Data to use -
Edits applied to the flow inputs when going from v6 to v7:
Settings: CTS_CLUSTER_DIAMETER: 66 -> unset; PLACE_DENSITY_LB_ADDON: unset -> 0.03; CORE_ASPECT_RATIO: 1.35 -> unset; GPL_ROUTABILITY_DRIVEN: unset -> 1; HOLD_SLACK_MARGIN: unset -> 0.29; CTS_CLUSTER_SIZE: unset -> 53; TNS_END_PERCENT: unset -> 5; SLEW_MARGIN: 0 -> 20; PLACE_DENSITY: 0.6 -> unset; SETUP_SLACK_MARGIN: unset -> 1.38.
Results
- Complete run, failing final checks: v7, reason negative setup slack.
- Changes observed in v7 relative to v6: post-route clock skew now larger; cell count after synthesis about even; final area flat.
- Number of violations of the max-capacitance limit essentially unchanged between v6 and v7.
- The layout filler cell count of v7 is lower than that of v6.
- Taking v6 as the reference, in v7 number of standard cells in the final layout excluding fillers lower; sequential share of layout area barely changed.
==> inputs of try-indigo <==
==> flow/design.v (excerpt) <==
module axi_timer_averager #(
    parameter integer DEFAULT_SAMPLES_SERIE = 2,
    parameter integer S_AXI_LITE_DATA_WIDTH = 32  ,
    parameter integer S_AXI_LITE_ADDR_WIDTH = 32
) (
    input  logic                                 CLK               ,
    input  logic                                 RESETN            ,
    input  logic [    S_AXI_LITE_ADDR_WIDTH-1:0] S_AXI_LITE_AWADDR ,
    input  logic [                          2:0] S_AXI_LITE_AWPROT ,
    input  logic                                 S_AXI_LITE_AWVALID,
    output logic                                 S_AXI_LITE_AWREADY,
    input  logic [    S_AXI_LITE_DATA_WIDTH-1:0] S_AXI_LITE_WDATA  ,
    input  logic [(S_AXI_LITE_DATA_WIDTH/8)-1:0] S_AXI_LITE_WSTRB  ,
    input  logic                                 S_AXI_LITE_WVALID ,
    output logic                                 S_AXI_LITE_WREADY ,
    output logic [                          1:0] S_AXI_LITE_BRESP  ,
    output logic                                 S_AXI_LITE_BVALID ,
    input  logic                                 S_AXI_LITE_BREADY ,
    input  logic [    S_AXI_LITE_ADDR_WIDTH-1:0] S_AXI_LITE_ARADDR ,
    input  logic [                          2:0] S_AXI_LITE_ARPROT ,
    input  logic                                 S_AXI_LITE_ARVALID,
    output logic                                 S_AXI_LITE_ARREADY,
    output logic [    S_AXI_LITE_DATA_WIDTH-1:0] S_AXI_LITE_RDATA  ,
    output logic [                          1:0] S_AXI_LITE_RRESP  ,
    output logic                                 S_AXI_LITE_RVALID ,
    input  logic                                 S_AXI_LITE_RREADY ,
    output logic [                         31:0] MSMT_VALUE        ,
    output logic                                 MSMT_VALID        ,
    input  logic                                 INTR
);
make LEC_CHECK=0 ABC_AREA=1 CAP_MARGIN=5 CELL_PAD_IN_SITES_DETAIL_PLACEMENT=2 CELL_PAD_IN_SITES_GLOBAL_PLACEMENT=1 CORE_MARGIN=2 CORE_UTILIZATION=35 GPL_ROUTABILITY_DRIVEN=1 MAX_ROUTING_LAYER=met4 MIN_ROUTING_LAYER=met2 PLACE_DENSITY_LB_ADDON=0.13 SETUP_SLACK_MARGIN=-0.64 SLEW_MARGIN=10 finish   # period 8.0 ns
run.sh (not shown) runs the stock make flow with config.mk's settings and CLKGATE_MAP_FILE=.
==> try-violet (differences from try-indigo) <==
==> flow/config.mk (replaced) <==
export PLATFORM = sky130hd
export DESIGN_NAME = axi_timer_averager
export DESIGN_NICKNAME = axi_timer_averager
export VERILOG_FILES = /design/flow/design.v
export SDC_FILE = /design/flow/constraint.sdc
export NUM_CORES = 4
export LEC_CHECK = 0
export CAP_MARGIN = 20
export CELL_PAD_IN_SITES_DETAIL_PLACEMENT = 0
export CELL_PAD_IN_SITES_GLOBAL_PLACEMENT = 2
export CORE_MARGIN = 2
export CORE_UTILIZATION = 46
export GPL_ROUTABILITY_DRIVEN = 1
export SLEW_MARGIN = 20
==> flow/constraint.sdc (replaced) <==
create_clock -name core_clock -period 2.67 [get_ports {CLK}]
set_input_delay 0.5340 -clock core_clock [delete_from_list [all_inputs] [get_ports {CLK}]]
set_output_delay 0.5340 -clock core_clock [all_outputs]
set_load 0.01 [all_outputs]
==> notes <==
- try-indigo did not get past global routing on GRT-0116. try-violet produced a layout that fails on negative setup slack.
- Between try-indigo and try-violet, the lower synthesized cell count is in try-violet (gap about 50%, measured against try-violet).
- Area after synthesis: try-indigo is larger than try-violet (about 11%).
- Between try-violet and try-indigo, the lower die size is in try-violet (gap 31%, measured against try-indigo).
==> figures <==
Post-Synthesis Cell Area: try-violet 0.0284 sq mm; try-indigo 0.0315 sq mm
Cts bufs inserted: try-violet 48; try-indigo 50
# Post-CTS Setup Buffers: try-violet 20; try-indigo 0
Top area contributor share: try-violet 29.7%; try-indigo 26.7%
Distinct lib cells used: try-violet 94; try-indigo 51
Die height: try-violet 253 um; try-indigo 304 um
Total cells reported by yosys after synthesis: try-violet 3579; try-indigo 5365
CTS resizes: try-violet 43; try-indigo 0
Yosys-reported design area after synthesis: try-violet 0.0284 sq mm; try-indigo 0.0315 sq mm
Chip area: try-violet 0.0638 sq mm; try-indigo 0.0925 sq mm
Run status: try-violet complete, but fails checks; try-indigo did not finish
Last stage reached: try-violet -; try-indigo global routing
Layout check failures: try-violet negative setup slack; try-indigo -
Basic-gate share of the synthesized area counting and, or, nand and nor cells: try-violet 18.4%; try-indigo 34.2%
Placer Congestion: try-violet 0.960; try-indigo 1.15
Cell area after placement: try-violet 0.0341 sq mm; try-indigo 0.0335 sq mm
Chip width: try-violet 253 um; try-indigo 304 um
Yosys top cell by instances: try-violet nor2_1; try-indigo nand2_1
Adder share: try-violet 1.57%; try-indigo 1.41%
Post-placement setup slack: try-violet -0.441 ns; try-indigo 3.32 ns
Half-perimeter wire length of the detailed placement result: try-violet 98200 um; try-indigo 149000 um
Xor-xnor portion of the synthesized cell area: try-violet 2.80%; try-indigo 2.11%
Synth Instances: try-violet 3579; try-indigo 5365
Complex-gate fraction of the synthesized area: try-violet 34.6%; try-indigo 23.0%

What to produce - The records above need to be retyped exactly.

Problem solution -
Edits applied to the flow inputs when going from v6 to v7:
Settings: CTS_CLUSTER_DIAMETER: 66 -> unset; PLACE_DENSITY_LB_ADDON: unset -> 0.03; CORE_ASPECT_RATIO: 1.35 -> unset; GPL_ROUTABILITY_DRIVEN: unset -> 1; HOLD_SLACK_MARGIN: unset -> 0.29; CTS_CLUSTER_SIZE: unset -> 53; TNS_END_PERCENT: unset -> 5; SLEW_MARGIN: 0 -> 20; PLACE_DENSITY: 0.6 -> unset; SETUP_SLACK_MARGIN: unset -> 1.38.
Results
- Complete run, failing final checks: v7, reason negative setup slack.
- Changes observed in v7 relative to v6: post-route clock skew now larger; cell count after synthesis about even; final area flat.
- Number of violations of the max-capacitance limit essentially unchanged between v6 and v7.
- The layout filler cell count of v7 is lower than that of v6.
- Taking v6 as the reference, in v7 number of standard cells in the final layout excluding fillers lower; sequential share of layout area barely changed.
==> inputs of try-indigo <==
==> flow/design.v (excerpt) <==
module axi_timer_averager #(
    parameter integer DEFAULT_SAMPLES_SERIE = 2,
    parameter integer S_AXI_LITE_DATA_WIDTH = 32  ,
    parameter integer S_AXI_LITE_ADDR_WIDTH = 32
) (
    input  logic                                 CLK               ,
    input  logic                                 RESETN            ,
    input  logic [    S_AXI_LITE_ADDR_WIDTH-1:0] S_AXI_LITE_AWADDR ,
    input  logic [                          2:0] S_AXI_LITE_AWPROT ,
    input  logic                                 S_AXI_LITE_AWVALID,
    output logic                                 S_AXI_LITE_AWREADY,
    input  logic [    S_AXI_LITE_DATA_WIDTH-1:0] S_AXI_LITE_WDATA  ,
    input  logic [(S_AXI_LITE_DATA_WIDTH/8)-1:0] S_AXI_LITE_WSTRB  ,
    input  logic                                 S_AXI_LITE_WVALID ,
    output logic                                 S_AXI_LITE_WREADY ,
    output logic [                          1:0] S_AXI_LITE_BRESP  ,
    output logic                                 S_AXI_LITE_BVALID ,
    input  logic                                 S_AXI_LITE_BREADY ,
    input  logic [    S_AXI_LITE_ADDR_WIDTH-1:0] S_AXI_LITE_ARADDR ,
    input  logic [                          2:0] S_AXI_LITE_ARPROT ,
    input  logic                                 S_AXI_LITE_ARVALID,
    output logic                                 S_AXI_LITE_ARREADY,
    output logic [    S_AXI_LITE_DATA_WIDTH-1:0] S_AXI_LITE_RDATA  ,
    output logic [                          1:0] S_AXI_LITE_RRESP  ,
    output logic                                 S_AXI_LITE_RVALID ,
    input  logic                                 S_AXI_LITE_RREADY ,
    output logic [                         31:0] MSMT_VALUE        ,
    output logic                                 MSMT_VALID        ,
    input  logic                                 INTR
);
make LEC_CHECK=0 ABC_AREA=1 CAP_MARGIN=5 CELL_PAD_IN_SITES_DETAIL_PLACEMENT=2 CELL_PAD_IN_SITES_GLOBAL_PLACEMENT=1 CORE_MARGIN=2 CORE_UTILIZATION=35 GPL_ROUTABILITY_DRIVEN=1 MAX_ROUTING_LAYER=met4 MIN_ROUTING_LAYER=met2 PLACE_DENSITY_LB_ADDON=0.13 SETUP_SLACK_MARGIN=-0.64 SLEW_MARGIN=10 finish   # period 8.0 ns
run.sh (not shown) runs the stock make flow with config.mk's settings and CLKGATE_MAP_FILE=.
==> try-violet (differences from try-indigo) <==
==> flow/config.mk (replaced) <==
export PLATFORM = sky130hd
export DESIGN_NAME = axi_timer_averager
export DESIGN_NICKNAME = axi_timer_averager
export VERILOG_FILES = /design/flow/design.v
export SDC_FILE = /design/flow/constraint.sdc
export NUM_CORES = 4
export LEC_CHECK = 0
export CAP_MARGIN = 20
export CELL_PAD_IN_SITES_DETAIL_PLACEMENT = 0
export CELL_PAD_IN_SITES_GLOBAL_PLACEMENT = 2
export CORE_MARGIN = 2
export CORE_UTILIZATION = 46
export GPL_ROUTABILITY_DRIVEN = 1
export SLEW_MARGIN = 20
==> flow/constraint.sdc (replaced) <==
create_clock -name core_clock -period 2.67 [get_ports {CLK}]
set_input_delay 0.5340 -clock core_clock [delete_from_list [all_inputs] [get_ports {CLK}]]
set_output_delay 0.5340 -clock core_clock [all_outputs]
set_load 0.01 [all_outputs]
==> notes <==
- try-indigo did not get past global routing on GRT-0116. try-violet produced a layout that fails on negative setup slack.
- Between try-indigo and try-violet, the lower synthesized cell count is in try-violet (gap about 50%, measured against try-violet).
- Area after synthesis: try-indigo is larger than try-violet (about 11%).
- Between try-violet and try-indigo, the lower die size is in try-violet (gap 31%, measured against try-indigo).
==> figures <==
Post-Synthesis Cell Area: try-violet 0.0284 sq mm; try-indigo 0.0315 sq mm
Cts bufs inserted: try-violet 48; try-indigo 50
# Post-CTS Setup Buffers: try-violet 20; try-indigo 0
Top area contributor share: try-violet 29.7%; try-indigo 26.7%
Distinct lib cells used: try-violet 94; try-indigo 51
Die height: try-violet 253 um; try-indigo 304 um
Total cells reported by yosys after synthesis: try-violet 3579; try-indigo 5365
CTS resizes: try-violet 43; try-indigo 0
Yosys-reported design area after synthesis: try-violet 0.0284 sq mm; try-indigo 0.0315 sq mm
Chip area: try-violet 0.0638 sq mm; try-indigo 0.0925 sq mm
Run status: try-violet complete, but fails checks; try-indigo did not finish
Last stage reached: try-violet -; try-indigo global routing
Layout check failures: try-violet negative setup slack; try-indigo -
Basic-gate share of the synthesized area counting and, or, nand and nor cells: try-violet 18.4%; try-indigo 34.2%
Placer Congestion: try-violet 0.960; try-indigo 1.15
Cell area after placement: try-violet 0.0341 sq mm; try-indigo 0.0335 sq mm
Chip width: try-violet 253 um; try-indigo 304 um
Yosys top cell by instances: try-violet nor2_1; try-indigo nand2_1
Adder share: try-violet 1.57%; try-indigo 1.41%
Post-placement setup slack: try-violet -0.441 ns; try-indigo 3.32 ns
Half-perimeter wire length of the detailed placement result: try-violet 98200 um; try-indigo 149000 um
Xor-xnor portion of the synthesized cell area: try-violet 2.80%; try-indigo 2.11%
Synth Instances: try-violet 3579; try-indigo 5365
Complex-gate fraction of the synthesized area: try-violet 34.6%; try-indigo 23.0%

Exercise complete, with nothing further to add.